Welcome to the Sunday Paper Club. Every Sunday, this blog will offer analysis of a paper on space habitation and other related topics. These are my opinions on a weekly scientific paper. They are subject to my perspectives and believes. I am open to debate, so if any reader believes I have misinterpreted something in a paper, please point it out. I'm only a student and I'm still learning how to read these papers and interpret them. All quotes are from the paper unless otherwise noted. All papers I review are available for free online.
This week we are reviewing the paper 21st Century Waves: Forecasting Technology Booms and Human Expansion Into the Cosmos.
Photo by Grant MacDonald
One of my favorite rebuttals for economic arguments against space habitation is the Maslow Window theory. However, when I asked a question on the blog Ask Me Anything, I found myself unable to explain this theory in depth. If I am going to continue to use this theory to support the space habitation argument, I must at least read the paper.

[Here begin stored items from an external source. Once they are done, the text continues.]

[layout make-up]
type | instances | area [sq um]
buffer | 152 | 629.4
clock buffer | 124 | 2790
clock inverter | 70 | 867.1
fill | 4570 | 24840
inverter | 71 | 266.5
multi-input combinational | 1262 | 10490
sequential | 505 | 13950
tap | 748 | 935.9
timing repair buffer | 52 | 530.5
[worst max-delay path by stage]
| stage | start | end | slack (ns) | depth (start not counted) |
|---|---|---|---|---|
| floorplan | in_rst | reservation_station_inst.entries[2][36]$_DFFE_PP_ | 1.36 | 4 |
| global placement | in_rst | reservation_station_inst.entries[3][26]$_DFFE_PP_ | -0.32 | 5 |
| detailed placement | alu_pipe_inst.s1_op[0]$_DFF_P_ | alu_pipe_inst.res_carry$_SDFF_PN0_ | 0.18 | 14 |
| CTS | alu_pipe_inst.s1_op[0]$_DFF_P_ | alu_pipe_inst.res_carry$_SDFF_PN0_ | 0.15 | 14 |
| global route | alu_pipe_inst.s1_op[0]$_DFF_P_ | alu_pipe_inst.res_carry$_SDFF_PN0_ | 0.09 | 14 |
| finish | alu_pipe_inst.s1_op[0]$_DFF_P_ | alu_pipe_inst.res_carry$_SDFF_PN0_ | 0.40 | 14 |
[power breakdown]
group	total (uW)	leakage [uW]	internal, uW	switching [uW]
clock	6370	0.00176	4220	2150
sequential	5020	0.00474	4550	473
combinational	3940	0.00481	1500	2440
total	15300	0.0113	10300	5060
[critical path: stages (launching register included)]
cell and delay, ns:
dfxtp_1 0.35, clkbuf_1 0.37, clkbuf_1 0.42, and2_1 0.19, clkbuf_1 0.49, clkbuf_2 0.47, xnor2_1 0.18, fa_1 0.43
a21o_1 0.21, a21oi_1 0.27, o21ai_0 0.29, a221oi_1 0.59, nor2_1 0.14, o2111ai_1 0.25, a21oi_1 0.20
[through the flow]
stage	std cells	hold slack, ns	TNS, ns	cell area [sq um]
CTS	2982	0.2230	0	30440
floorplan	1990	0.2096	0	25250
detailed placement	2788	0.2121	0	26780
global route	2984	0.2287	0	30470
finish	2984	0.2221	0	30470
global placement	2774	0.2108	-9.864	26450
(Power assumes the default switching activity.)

Basically, Maslow Windows are economic time periods that are similar to the 1960s, the height of the space race. Every major event in human history tends to be clustered in 56 year bursts. This theory suggests that economic booms are the driving force behind history's biggest wars and finest engineering projects.
An optimistic society is a more productive one. During times of economic prosperity, the people of the world tend to be happier. If they are happier they are more productive, plus they have the time and resources to dream. I can tell you right now, no major progress in space will be made during this recession. In my opinion, humanity is focused on the negative; we are a pessimistic society. I see extreme movements with negative opinions of the future, like the 2012 movement, forming and growing. If we think humanity is on a downward slide to it's doom, if we think that we will never return to the good old days, then we will not have the will to better ourselves.
I feel, right now, only the most passionate people are in the space field. You can only find people who where born to work in this field, supporting and funding this field. The general public simply doesn't care about space anymore. Dreams of space cities are crazy when your in a world stocking up emergency supplies for a end of the world date which was born out of fear for the future.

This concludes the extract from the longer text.